This design comes from an exercise in tuning for small area and a short achievable clock period on the open sky130 flow, not from production work.
Only simulation tests tie the RTL to the original design; equivalence was not proved.
Power figures rest on the tool's default switching activity, not on a simulated workload.

$ cat flow/config.mk
export PLATFORM = sky130hd
export DESIGN_NAME = murtajiz_core
export DESIGN_NICKNAME = murtajiz_core
export VERILOG_FILES = /design/flow/design.v
export SDC_FILE = /design/flow/constraint.sdc
export NUM_CORES = 4
export LEC_CHECK = 0
export CAP_MARGIN = 20
export CORE_MARGIN = 2
export CORE_UTILIZATION = 40
export SLEW_MARGIN = 20
$ cat flow/constraint.sdc
create_clock -name core_clock -period 11.0 [get_ports {clk}]
set_input_delay 2.2000 -clock core_clock [delete_from_list [all_inputs] [get_ports {clk}]]
set_output_delay 2.2000 -clock core_clock [all_outputs]
set_load 0.01 [all_outputs]
$ cat flow/design.v
module immgen
(
    input logic [31:0]instruction,
    output logic [31:0]itype_imm,
    output logic [31:0]utype_imm,
    output logic [31:0]stype_imm,
    output logic [31:0]sbtype_imm,
    output logic [31:0]ujtype_imm
);
always_comb
begin
	utype_imm = {instruction[31:12] ,12'b0 };
		begin
			if(instruction[31]==1)
				itype_imm = {20'hFFFFF, instruction[31:20]};
			else 
				itype_imm = {20'd0, instruction[31:20]};
		end
		begin
			if(instruction[31]==1)
				stype_imm = {20'hFFFFF,instruction[31:25],instruction[11:7]};
			else 
				stype_imm = {20'd0,instruction[31:25],instruction[11:7]};
		end
		begin
			if(instruction[31]==1)
				sbtype_imm = {19'h7FFFF,instruction[31],instruction[7],instruction[30:25],instruction[11:8],1'b0};
			else 
				sbtype_imm = {19'd0,instruction[31],instruction[7],instruction[30:25],instruction[11:8],1'b0};
		end
		begin
			if(instruction[31]==1)
				ujtype_imm = {11'h7FF ,instruction[31],instruction[19:12],instruction[20],instruction[30:21],1'b0};
			else 
				ujtype_imm = {11'd0,instruction[31],instruction[19:12],instruction[20],instruction[30:21],1'b0};
		end
end
endmodule
module ALU_Control
(
    input logic [2:0]funct3,
    input logic [6:0] funct7,
    input logic [2:0] alu_op,
    output logic [5:0]ALU_Control
);
always_comb begin   
     ALU_Control = (alu_op == 3'b011)? 
               6'b111_111 :       
               (alu_op == 3'b010)? 
               {3'b010,funct3} :  
               ({alu_op, funct7} == {3'b000, 7'b0})? 
               {3'b000,funct3} : 
               ({alu_op, funct7} == {3'b000, 7'b0100000})? 
               {3'b001,funct3} :
               ({alu_op, funct3, funct7} == {3'b001, 3'b101, 7'b0})? 
               {3'b000,funct3} : 
               ({alu_op, funct3, funct7} == {3'b001, 3'b101, 7'b0100000})? 
               {3'b001,funct3} : 
               ({alu_op, funct3} == {3'b001, 3'b101})? 
               {3'b000,funct3} : 
               (alu_op == 3'b001)?                  
               {3'b000,funct3} : 
               6'b000_000;       
 end
endmodule:ALU_Control
module alu (
input logic [5:0] ALU_Control,
input logic [31:0] operand_A,operand_B,
output logic [31:0] ALU_result);
logic [4:0] shamt;
logic [31:0] sra_result;
assign shamt = operand_B[4:0];
assign sra_result = $signed(operand_A) >>> shamt;
always_comb begin 
   ALU_result= 
            (ALU_Control == 6'b000_000)? operand_A + operand_B:                 
            (ALU_Control == 6'b001_000)? operand_A - operand_B:                 
            (ALU_Control == 6'b000_100)? operand_A ^ operand_B:                 
            (ALU_Control == 6'b000_110)? operand_A | operand_B:                 
            (ALU_Control == 6'b000_111)? operand_A & operand_B:                 
            (ALU_Control == 6'b000_010)? {31'b0,$signed(operand_A) < $signed(operand_B)}:                 
            (ALU_Control == 6'b000_011)? {31'b0,operand_A < operand_B}:                 
            (ALU_Control == 6'b000_001)? operand_A << shamt:                    
            (ALU_Control == 6'b000_101)? operand_A >> shamt:                    
            (ALU_Control == 6'b001_101)? sra_result:                    
            (ALU_Control == 6'b111_111)? operand_A:                             
            (ALU_Control == 6'b010_000)? {31'b0,operand_A == operand_B}:              
            (ALU_Control == 6'b010_001)? {31'b0,operand_A != operand_B}:              
            (ALU_Control == 6'b010_100)? {31'b0,$signed(operand_A) < $signed(operand_B)}:               
            (ALU_Control == 6'b010_101)? {31'b0,$signed(operand_A) >= $signed(operand_B)}:              
            (ALU_Control == 6'b010_110)? {31'b0,operand_A < operand_B}:               
            (ALU_Control == 6'b010_111)? {31'b0,operand_A >= operand_B}: 32'b0;           
end
endmodule 
module controldecode 
(output bit regwrite , memwrite ,memread , memtoreg , operandbsel , branch_o ,
output bit [1:0] operandasel , nextpcsel , extendsel ,
output logic [2:0] aluop , 
input logic [6:0] opcodes );
always_comb begin 
case(opcodes) 
7'h33 : begin
memread=1'b0;
memwrite=1'b0;
memtoreg=1'b0;
regwrite=1'b1;
branch_o=1'b0;
operandasel=2'b0;
operandbsel=1'b0;
extendsel=2'b0;
nextpcsel=2'b0;
aluop=3'b0;
end
7'h3 : begin
memread=1'b1;
memwrite=1'b0;
memtoreg=1'b1;
regwrite=1'b1;
branch_o=1'b0;
operandasel=2'b0;
operandbsel=1'b1;
extendsel=2'b0;
nextpcsel=2'b0;
aluop=3'b100;
end
7'h23 : begin
memread=1'b0;
memwrite=1'b1;
memtoreg=1'b0;
regwrite=1'b0;
branch_o=1'b0;
operandasel=2'b0;
operandbsel=1'b1;
extendsel=2'b10;
nextpcsel=2'b0;
aluop=3'b101;
end
7'h63 : begin
memread=1'b0;
memwrite=1'b0;
memtoreg=1'b0;
regwrite=1'b0;
branch_o=1'b1;
operandasel=2'b0;
operandbsel=1'b0;
extendsel=2'b0;
nextpcsel=2'b01;
aluop=3'b010;
end
7'h13 : begin
memread=1'b0;
memwrite=1'b0;
memtoreg=1'b0;
regwrite=1'b1;
branch_o=1'b0;
operandasel=2'b0;
operandbsel=1'b1;
extendsel=2'b0;
nextpcsel=2'b0;
aluop=3'b001;
end
7'h67 : begin
memread=1'b0;
memwrite=1'b0;
memtoreg=1'b0;
regwrite=1'b1;
branch_o=1'b0;
operandasel=2'b01;
operandbsel=1'b0;
extendsel=2'b0;
nextpcsel=2'b11;
aluop=3'b011;
end
7'h6f : begin
memread=1'b0;
memwrite=1'b0;
memtoreg=1'b0;
regwrite=1'b1;
branch_o=1'b0;
operandasel=2'b01;
operandbsel=1'b0;
extendsel=2'b0;
nextpcsel=2'b10;
aluop=3'b011;
end
7'h37 : begin
memread=1'b0;
memwrite=1'b0;
memtoreg=1'b0;
regwrite=1'b1;
branch_o=1'b0;
operandasel=2'b10;
operandbsel=1'b1;
extendsel=2'b01;
nextpcsel=2'b00;
aluop=3'b110;
end
default : begin
memread=1'b0;
memwrite=1'b0;
memtoreg=1'b0;
regwrite=1'b0;
branch_o=1'b0;
operandasel=2'b0;
operandbsel=1'b0;
extendsel=2'b0;
nextpcsel=2'b0;
aluop=3'b0;
end
endcase
end
endmodule 
module splitter 
(
input logic [31:0] d_instr , pc_splitter , aluresult ,
output logic [6:0] opcode ,
output logic [4:0] rs1,rs2,rd,
output logic [2:0] funct3,
output logic [6:0] funct7,
output logic [19:0] instrmem_addr,
output logic [9:0] datamem_addr );
always_comb begin
opcode = d_instr[6:0];
rd = d_instr[11:7];
rs1 = d_instr[19:15];
rs2 = d_instr[24:20];
funct3 = d_instr[14:12];
funct7 = d_instr[31:25];
instrmem_addr = pc_splitter[21:2];
datamem_addr = aluresult[9:0];
end
endmodule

================================

• WHAT TO WORK ON: With the line containing "7'h67 : begin" as the first and the final line of the entries above as the last, write out that span exactly and nothing more.

• EXPECTED ANSWER:
7'h67 : begin
memread=1'b0;
memwrite=1'b0;
memtoreg=1'b0;
regwrite=1'b1;
branch_o=1'b0;
operandasel=2'b01;
operandbsel=1'b0;
extendsel=2'b0;
nextpcsel=2'b11;
aluop=3'b011;
end
7'h6f : begin
memread=1'b0;
memwrite=1'b0;
memtoreg=1'b0;
regwrite=1'b1;
branch_o=1'b0;
operandasel=2'b01;
operandbsel=1'b0;
extendsel=2'b0;
nextpcsel=2'b10;
aluop=3'b011;
end
7'h37 : begin
memread=1'b0;
memwrite=1'b0;
memtoreg=1'b0;
regwrite=1'b1;
branch_o=1'b0;
operandasel=2'b10;
operandbsel=1'b1;
extendsel=2'b01;
nextpcsel=2'b00;
aluop=3'b110;
end
default : begin
memread=1'b0;
memwrite=1'b0;
memtoreg=1'b0;
regwrite=1'b0;
branch_o=1'b0;
operandasel=2'b0;
operandbsel=1'b0;
extendsel=2'b0;
nextpcsel=2'b0;
aluop=3'b0;
end
endcase
end
endmodule 
module splitter 
(
input logic [31:0] d_instr , pc_splitter , aluresult ,
output logic [6:0] opcode ,
output logic [4:0] rs1,rs2,rd,
output logic [2:0] funct3,
output logic [6:0] funct7,
output logic [19:0] instrmem_addr,
output logic [9:0] datamem_addr );
always_comb begin
opcode = d_instr[6:0];
rd = d_instr[11:7];
rs1 = d_instr[19:15];
rs2 = d_instr[24:20];
funct3 = d_instr[14:12];
funct7 = d_instr[31:25];
instrmem_addr = pc_splitter[21:2];
datamem_addr = aluresult[9:0];
end
endmodule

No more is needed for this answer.